WHAT IS EXPECTED:
Word for word, retype the first line of the records and every following line through the one containing "localparam int unsigned CLASS_W = 4;".

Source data
################

--- config.mk ---
export PLATFORM = sky130hd
export DESIGN_NAME = tag_content_type_sniffer_top
export DESIGN_NICKNAME = d
export VERILOG_FILES = /design/src/design/tcts_pkg.sv /design/src/design/tcts_step.sv /design/src/design/tag_content_type_sniffer_top.sv
export SDC_FILE = /design/constraint.sdc
export NUM_CORES = 1
export LEC_CHECK = 0
export BUFFER_PORTS_ARGS = -buffer_cell sky130_fd_sc_hd__buf_2
export CAP_MARGIN = 20
export CORE_ASPECT_RATIO = 1.25
export CORE_MARGIN = 5
export CORE_UTILIZATION = 40
export CTS_CLUSTER_DIAMETER = 200
export DETAILED_ROUTE_END_ITERATION = 10
export PLACE_DENSITY = 0.69
export SYNTH_ARGS = -nofsm -noshare
export SYNTH_HDL_FRONTEND = slang
export SYNTH_HIERARCHICAL = 1
export SYNTH_SLANG_ARGS = --single-unit
--- constraint.sdc ---
create_clock -name i_clk -period 2.71 [get_ports i_clk]
set_input_delay 0.271 -clock i_clk [delete_from_list [all_inputs] [get_ports i_clk]]
set_output_delay 0.271 -clock i_clk [all_outputs]
set_load 0.01 [all_outputs]
--- src/design/tcts_pkg.sv ---
`timescale 1ns / 1ps
// ----------------------------------------------------------------------------
// tcts_pkg
// Shared types and constants of the content type sniffer: class codes,
// character codes and the per-item state record.
// ----------------------------------------------------------------------------
package tcts_pkg;

    localparam int unsigned CH_W    = 8;
    localparam int unsigned CLASS_W = 4;
    localparam int unsigned LEN_W   = 3;

    typedef logic [CLASS_W-1:0] t_class;
    typedef logic [CH_W-1:0]    t_char;
    typedef logic [LEN_W-1:0]   t_len;

    // Content class codes.
    localparam t_class CLS_NONE         = 4'd0;
    localparam t_class CLS_BOOL         = 4'd1;
    localparam t_class CLS_CLASSREF     = 4'd2;
    localparam t_class CLS_INT          = 4'd3;
    localparam t_class CLS_DOUBLE       = 4'd4;
    localparam t_class CLS_STRING       = 4'd5;
    localparam t_class CLS_LIST_OFFSET  = 4'd5;
    localparam t_class CLS_QUADVEC      = 4'd11;
    localparam t_class CLS_QUADVEC_LIST = 4'd12;

    // Character codes.
    localparam t_char CH_HASH   = 8'h23;
    localparam t_char CH_LPAREN = 8'h28;
    localparam t_char CH_RPAREN = 8'h29;
    localparam t_char CH_DOT    = 8'h2E;
    localparam t_char CH_MINUS  = 8'h2D;
    localparam t_char CH_NL     = 8'h0A;
    localparam t_char CH_TAB    = 8'h09;
    localparam t_char CH_SPACE  = 8'h20;
    localparam t_char CH_ZERO   = 8'h30;
    localparam t_char CH_NINE   = 8'h39;
    localparam t_char CH_T      = 8'h74;
    localparam t_char CH_F      = 8'h66;

    localparam t_len LEN_MAX   = 3'd7;
    localparam t_len TRUE_LEN  = 3'd4;
    localparam t_len FALSE_LEN = 3'd5;

    // Sniffer state carried from one item to the next.
    typedef struct packed {
        t_class detect_class;
        logic   in_token;
        logic   list_pending;
        logic   bool_polarity;
        t_len   token_length;
        logic   confirmed;
    } t_state;

    localparam t_state STATE_RESET = '{
        detect_class:  CLS_NONE,
        in_token:      1'b0,
        list_pending:  1'b0,
        bool_polarity: 1'b0,
        token_length:  '0,
        confirmed:     1'b0
    };

    // Keyword character at a given position ("true" or "false").
    function automatic t_char kw_char(input logic polarity, input t_len pos);
        t_char c;
        c = 8'h00;
        if (polarity) begin
            case (pos)
                3'd0:    c = 8'h74; // t
                3'd1:    c = 8'h72; // r
                3'd2:    c = 8'h75; // u
                3'd3:    c = 8'h65; // e
                default: c = 8'h00;
            endcase
        end else begin
            case (pos)
                3'd0:    c = 8'h66; // f
                3'd1:    c = 8'h61; // a
                3'd2:    c = 8'h6C; // l
                3'd3:    c = 8'h73; // s
                3'd4:    c = 8'h65; // e
                default: c = 8'h00;
            endcase
        end
        return c;
    endfunction

endpackage

--- src/design/tcts_step.sv ---
`timescale 1ns / 1ps
// ----------------------------------------------------------------------------
// tcts_step
// Next-state logic of the sniffer for one character.
// ----------------------------------------------------------------------------
module tcts_step
    import tcts_pkg::*;
(
    input  t_state i_state,
    input  t_char  i_ch,
    output t_state o_state
);

    logic   is_space;
    logic   is_digit;
    logic   kw_ok;
    t_len   kw_len;
    t_state s;

    assign is_space = (i_ch == CH_NL) || (i_ch == CH_SPACE) || (i_ch == CH_TAB);
    assign is_digit = (i_ch >= CH_ZERO) && (i_ch <= CH_NINE);
    assign kw_len   = i_state.bool_polarity ? TRUE_LEN : FALSE_LEN;
    assign kw_ok    = (i_state.token_length < kw_len) &&
                      (kw_char(i_state.bool_polarity, i_state.token_length) == i_ch);

    always_comb begin
        s = i_state;
        if (!i_state.confirmed) begin
            if (!i_state.in_token) begin
                if (!is_space) begin
                    s.in_token = 1'b1;
                    if (i_state.list_pending) begin
                        // A second token turns the candidate into its list form.
                        if (i_state.detect_class < CLS_QUADVEC) begin
                            s.detect_class = i_state.detect_class + CLS_LIST_OFFSET;
                        end else if (i_state.detect_class == CLS_QUADVEC) begin
                            s.detect_class = CLS_QUADVEC_LIST;
                        end
                        s.confirmed = 1'b1;
                    end else begin
                        s.token_length = 3'd1;
                        if (i_ch == CH_T) begin
                            s.bool_polarity = 1'b1;
                            s.detect_class  = CLS_BOOL;
                        end else if (i_ch == CH_F) begin
                            s.bool_polarity = 1'b0;
                            s.detect_class  = CLS_BOOL;
                        end else if (i_ch == CH_MINUS || is_digit) begin
                            s.detect_class = CLS_INT;
                        end else if (i_ch == CH_HASH) begin
                            s.detect_class = CLS_CLASSREF;
                        end else if (i_ch == CH_LPAREN) begin
                            s.detect_class = CLS_QUADVEC;
                        end else begin
                            s.detect_class = CLS_STRING;
                        end
                    end
                end
            end else if (i_state.detect_class == CLS_QUADVEC) begin
                // Only the closing parenthesis ends a quad vector token.
                if (i_ch == CH_RPAREN) begin
                    s.in_token     = 1'b0;
                    s.token_length = '0;
                    s.list_pending = 1'b1;
                end
            end else if (is_space) begin
                s.in_token     = 1'b0;
                s.token_length = '0;
                s.list_pending = 1'b1;
            end else begin
                case (i_state.detect_class)
                    CLS_BOOL: begin
                        if (!kw_ok) begin
                            s.detect_class = CLS_STRING;
                        end
                    end
                    CLS_INT: begin
                        if (i_ch == CH_DOT) begin
                            s.detect_class = CLS_DOUBLE;
                        end else if (!is_digit) begin
                            s.detect_class = CLS_STRING;
                        end
                    end
                    CLS_DOUBLE: begin
                        if (!is_digit) begin
                            s.detect_class = CLS_STRING;
                        end
                    end
                    default: begin
                    end
                endcase
                if (i_state.token_length < LEN_MAX) begin
                    s.token_length = i_state.token_length + 3'd1;
                end
            end
        end
    end

    assign o_state = s;

endmodule

--- src/design/tag_content_type_sniffer_top.sv ---
`timescale 1ns / 1ps
// ----------------------------------------------------------------------------
// tag_content_type_sniffer_top
// Classifies a text value streamed one character per item.
// ----------------------------------------------------------------------------
// The block takes one character item per clock and reports the content class
// (none, bool, class reference, integer, decimal, string, quad vector, or a
// list of one of these) once, for the item flagged last, after which it
// returns to its reset state for the next value. Each character is captured
// in an input register, from which the classification state is updated by
// a short piece of combinational logic; the class of a last item is loaded
// into an output register. Items are accepted back to back at one per clock
// while no stall holds them. The only stall comes from the output side:
// a last item waits in the input register while an earlier class has not
// been taken, and the input then stops accepting until the output register
// frees up.
// ----------------------------------------------------------------------------
module tag_content_type_sniffer_top
    import tcts_pkg::*;
(
    input  logic         i_clk,
    input  logic         i_rst_n,
    input  logic         i_in_valid,
    output logic         o_in_ready,
    input  logic [7:0]   i_ch,
    input  logic         i_last,
    output logic         o_out_valid,
    input  logic         i_out_ready,
    output logic [3:0]   o_content_class
);

    // Input register.
    logic   r_in_valid;
    t_char  r_ch;
    logic   r_last;

    // Classification state.
    t_state r_state;
    t_state n_state;

    // Output register.
    logic   r_out_valid;
    t_class r_class;

    logic   out_free;
    logic   advance;

    // A character without the last flag produces no result and always moves
    // on; a last character needs a free output register.
    assign out_free   = !r_out_valid || i_out_ready;
    assign advance    = r_in_valid && (!r_last || out_free);
    assign o_in_ready = !r_in_valid || advance;

    tcts_step u_step (
        .i_state (r_state),
        .i_ch    (r_ch),
        .o_state (n_state)
    );

    always_ff @(posedge i_clk) begin
        if (!i_rst_n) begin
            r_in_valid  <= 1'b0;
            r_state     <= STATE_RESET;
            r_out_valid <= 1'b0;
        end else begin
            if (o_in_ready) begin
                r_in_valid <= i_in_valid;
            end
            if (advance) begin
                // The value ends with a last item: state returns to reset.
                r_state <= r_last ? STATE_RESET : n_state;
            end
            if (advance && r_last) begin
                r_out_valid <= 1'b1;
            end else if (i_out_ready) begin
                r_out_valid <= 1'b0;
            end
        end
    end

    // Payload registers need no reset.
    always_ff @(posedge i_clk) begin
        if (o_in_ready && i_in_valid) begin
            r_ch   <= i_ch;
            r_last <= i_last;
        end
        if (advance && r_last) begin
            r_class <= n_state.detect_class;
        end
    end

    assign o_out_valid     = r_out_valid;
    assign o_content_class = r_class;

endmodule
-- Yosys cells after proc, flatten, opt, wreduce, memory -nomap -nowiden
Index checks and enable logic that the tools add are counted.
- bits in registers: 26
- word-level logic and storage cells: 109
- add/sub/neg operators: 2
- $lt $le $gt $ge: 5
- equal/unequal tests: 28
- mux-type cells: 40
- reductions and logical operators: 23
- operators by type and width (kind ; number):
    4-bit 2-to-1 mux ; 14
    8-bit by 6-bit == test with 1-bit output (second input constant) ; 6
    7-bit one-hot mux with 5 select lines ; 1
    7-bit one-hot mux with 4 select lines ; 1
    11-bit 2-to-1 mux ; 2
    8-bit by 4-bit == test with 1-bit output (second input constant) ; 2
    8-bit by 7-bit == test with 1-bit output (second input constant) ; 2
    3-bit 2-to-1 mux ; 5
    5-bit 2-to-1 mux ; 3
    4-bit one-hot mux with 3 select lines ; 1
    6-bit AND reduction ; 2
    1-bit 2-to-1 mux ; 9
    8-bit == test ; 1
    8-bit by 6-bit >= comparator with 1-bit output (second input constant) ; 1
    8-bit by 6-bit <= comparator with 1-bit output (second input constant) ; 1
    8-bit 2-to-1 mux ; 1
    2-bit != test (second input constant) ; 4
    3-bit by 2-bit == test with 1-bit output (second input constant) ; 2
    1-bit logical OR ; 6
    2-bit 2-to-1 mux ; 3
    3-bit != test (second input constant) ; 2
    3-bit nonzero test ; 2
    1-bit logical AND ; 5
    5-bit by 2-bit != test with 1-bit output (second input constant) ; 1
    other kinds (18) ; 21

-- Longest topological paths before layout
Gate-level depths: netlist (run 1).
- depth after elaboration: 12
- gate-level depth with buffers: 10
- depth with buffers taken out: 9

-- Cells and area by module
Netlist (run 1), hierarchy kept.
- by module, submodules not included (module ; instances ; cells an instance ; area an instance (um^2) ; sequential area each (um^2)):
    tcts_step ; 1 ; 171 ; 1124.8 ; 0.0
    tag_content_type_sniffer_top ; 1 ; 51 ; 848.3 ; 650.6

-- Worst setup path after synthesis (run 1)
OpenSTA, ideal clock, no wires.
- path kind: flip-flop to flip-flop
- start: reg r_state[2] in the netlist's numbering
- end: reg r_state[8] in the netlist's numbering
- library setup time: 59 ps
- arrival: 2397 ps
- required time: 2651 ps
- setup slack: 254 ps
- stages on the path, launching flop included: 10
- cells stage by stage: dfxtp_1 -> inv_1 -> ha_1 -> or4_1 -> a21oi_1 -> mux2i_1 -> nand3_1 -> a2111oi_2 -> a311o_1 -> a22o_1
- RTL lines (what ; RTL line ; RTL):
    from (decl) ; tag_content_type_sniffer_top.sv:38 ; t_state r_state;
    from (signal assigned) ; tag_content_type_sniffer_top.sv:71 ; r_state <= r_last ? STATE_RESET : n_state;

==> results of run 1 <==
path summary, 6_finish.rpt:
path	endpoint	cells after the start	startpoint	slack, ns
hold / removal	r_ch[1]$_DFFE_PP_	1	i_ch[1]	0.17
hold reg to reg	r_state[1]$_SDFFE_PN0P_	1	r_state[1]$_SDFFE_PN0P_	0.55
setup reg to reg	r_state[8]$_SDFFE_PN0P_	6	r_ch[7]$_DFFE_PP_	0.17
setup / recovery	r_state[8]$_SDFFE_PN0P_	6	r_ch[7]$_DFFE_PP_	0.17
where the power goes:
group	switching, mW	internal (mW)	total [mW]
Sequential	0.0234	0.428	0.452
Clock	0.127	0.161	0.288
Combinational	0.0762	0.0587	0.135
worst register-to-register path: cells and delay by family (launching register included):
kind,cells,cell delay [ns]
AOI/OAI and AO/OA,4,1.14
DFF,1,0.52
and+or+nand+nor,2,0.80
routing by layer:
layer	wire length (um)	track usage, %	vias up
met5	0	0	-
met4	129	7.72	0
met3	280	2.27	10
met2	2450	27.3	74
met1	2090	20.9	839
li1	-	-	885
flip-flops by register name (all words and copies together), names as in the netlist:
signal / count
o_content_class: 4
o_out_valid: 1
r_ch: 8
r_in_valid: 1
r_last: 1
r_state: 11
cell type report:
type                            count  area, um2
Inverter                           12       45.0
Multi-Input combinational cell    172       1230
Timing Repair Buffer               26        150
Sequential cell                    26        654
Clock buffer                        4       66.3
Fill cell                         478       2540
Tap cell                           60       75.1
kinds of logic (layout without fill, tap and decap cells):
| group | after synthesis | in the layout | synth area share [%] |
|---|---|---|---|
| AOI/OAI and AO/OA | 78 | 78 | 29.3 |
| and+or+nand+nor | 78 | 78 | 23.1 |
| DFF | 26 | 26 | 33.0 |
| buffers and inverters | 24 | 42 | 5.52 |
| adders and majority gates | 8 | 8 | 5.07 |
| xor gates and xnor gates | 5 | 5 | 2.22 |
| muxes | 3 | 3 | 1.78 |
repair_timing:
action                                  in CTS  in global routing
endpoints found under the setup margin       0                  6
buffers inserted                             0                  0
gates resized for setup                      0                  6
synthesized netlist by cell type (4+ instances only):
master     n
nor2_1    16
nand2_1   14
dfxtp_1   13
edfxtp_1  13
a21oi_1   11
a22o_1    11
inv_1     11
o21ai_0   11
nor2b_1   10
ha_1       8
clkbuf_1   6
nand2b_1   6
nand3_1    5
nor3_1     5
a22oi_1    4
a31oi_1    4
o211ai_1   4
o21ai_1    4
o31ai_1    4
xnor2_1    4
==> results_dict.tcl, run 1 <==
set metrics [dict create \
    dp_slack_ns 0.130 \
    postLayoutSetupSlackWorst_ns 0.173 \
    synthToLayoutAreaGrowth_pct 12.6 \
    fin_crit_sh_pct 93.6 \
    whs_ns 0.169 \
    firstDrtPassIters 5 \
    utilization_pct 46.6 \
    clk_pin_slew_ns 0.10 \
    portBuffers 18 \
    drv_cap 0 \
    yosysUniqueCellTypes 62 \
    synth_edf_count 13 \
    p_leak_nw 0.777 \
    drv_slew 0 \
    outcome "completed" \
    placed_cell_area_um2 2130 \
    drc 0 \
    clockBufferDepth 2 \
    yosys.area.top_type "edfxtp_1" \
    layout_commonest_cell "buf_2" \
    slew_headroom_pct 54.8 \
    yosys_warnings 6 \
    crit_chain "nor4_2 -> a21oi_1 -> nor4b_1 -> a221o_1 -> a311o_1 -> a22o_1" \
    path_max_fanout 6 \
    max_clock_freq_ghz 0.394 \
    initial_core_util_pct 41.4 \
    io_pins 19 \
    syn_area_um2 1970 \
    ys_ff_latch 26 \
    diodes 0 \
    grt_pass1_vias 1722 \
    power_mw 0.874 \
    cts_buffers 3 \
    place_inst 296 \
    start_kind "flip-flop" \
    rows 28 \
    path_class "reg -> reg" \
    worst_skew_pair.late_latency_ns 0.27 \
    async_flop_share_pct 0 \
    syn_area_per_cell_um2 8.89 \
    period_minus_slack_ns 2.54 \
    avgRoutedWirePerCell_um 16.5 \
    synth_ff_type "edfxtp_1" \
    critical_path_required_ns 2.88 \
    htreeDepth 1 \
    gr-total-overflow 0 \
    grt_usage_pct 16.4 \
    path_delay_family "compound AO/OA/AOI/OAI gates" \
    grt_max_degree 16 \
    netlist_instances 222 \
    ir_drop_v 0.000238 \
    worst_clock_skew_ns 0.00504 \
    hpwlAfterDp_um 3660 \
    drt_wl_total_um 4950 \
    dieHeight_um 88.5 \
    worstMarginPinSlew_ns 0.677 \
    drive_gt1_share_pct 20.0 \
    holdBufCountCts 0 \
    final_cell_mix "buf_2 (18), nor2_1 (16), nand2_1 (14), edfxtp_1 (13), dfxtp_1 (12)" \
    vias_per_cell 6.03 \
    core_area_um2 4760 \
    hold_viol 0 \
    path_buf_inv 0 \
    critPathArrivalTime_ns 2.71 \
    yosysSeqAreaShare_pct 33.0 \
    synth_fp_nets 243 \
    die-area_um2 6450 \
    ant_nets 0 \
    grt_pass1_wl_um 8290 \
    root_buffer "clkbuf_8" \
    antenna_found_initial 0 \
    setup_viol_count_final 0 \
    design_area_um2 2220 \
    gp_congestion 0.898 \
    clock-sinks 26 \
    synth_top_area_share_pct 19.8 \
    synth_area_leaders "edfxtp_1 (20%), dfxtp_1 (13%), ha_1 (5.1%)" \
    vias 1808 \
    power_density_nw_per_um2 394 \
    fin_nets 262 \
    setup_tns_ns 0 \
    stdcell_count 300 \
    slowest_stage "nor4_2" \
    rsz0062_at_grt "false" \
    die_width_um 72.8 \
    min_path_type "in -> reg" \
    cts_tree "done" \
    drt_iter0_drc 144 \
    max_stage_delay_ns 0.60 \
    critPathCaptureType "flip-flop" \
]
No activity file was read; power rests on OpenSTA's default activity.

################

OUTPUT FOR THIS EXERCISE:
--- config.mk ---
export PLATFORM = sky130hd
export DESIGN_NAME = tag_content_type_sniffer_top
export DESIGN_NICKNAME = d
export VERILOG_FILES = /design/src/design/tcts_pkg.sv /design/src/design/tcts_step.sv /design/src/design/tag_content_type_sniffer_top.sv
export SDC_FILE = /design/constraint.sdc
export NUM_CORES = 1
export LEC_CHECK = 0
export BUFFER_PORTS_ARGS = -buffer_cell sky130_fd_sc_hd__buf_2
export CAP_MARGIN = 20
export CORE_ASPECT_RATIO = 1.25
export CORE_MARGIN = 5
export CORE_UTILIZATION = 40
export CTS_CLUSTER_DIAMETER = 200
export DETAILED_ROUTE_END_ITERATION = 10
export PLACE_DENSITY = 0.69
export SYNTH_ARGS = -nofsm -noshare
export SYNTH_HDL_FRONTEND = slang
export SYNTH_HIERARCHICAL = 1
export SYNTH_SLANG_ARGS = --single-unit
--- constraint.sdc ---
create_clock -name i_clk -period 2.71 [get_ports i_clk]
set_input_delay 0.271 -clock i_clk [delete_from_list [all_inputs] [get_ports i_clk]]
set_output_delay 0.271 -clock i_clk [all_outputs]
set_load 0.01 [all_outputs]
--- src/design/tcts_pkg.sv ---
`timescale 1ns / 1ps
// ----------------------------------------------------------------------------
// tcts_pkg
// Shared types and constants of the content type sniffer: class codes,
// character codes and the per-item state record.
// ----------------------------------------------------------------------------
package tcts_pkg;

    localparam int unsigned CH_W    = 8;
    localparam int unsigned CLASS_W = 4;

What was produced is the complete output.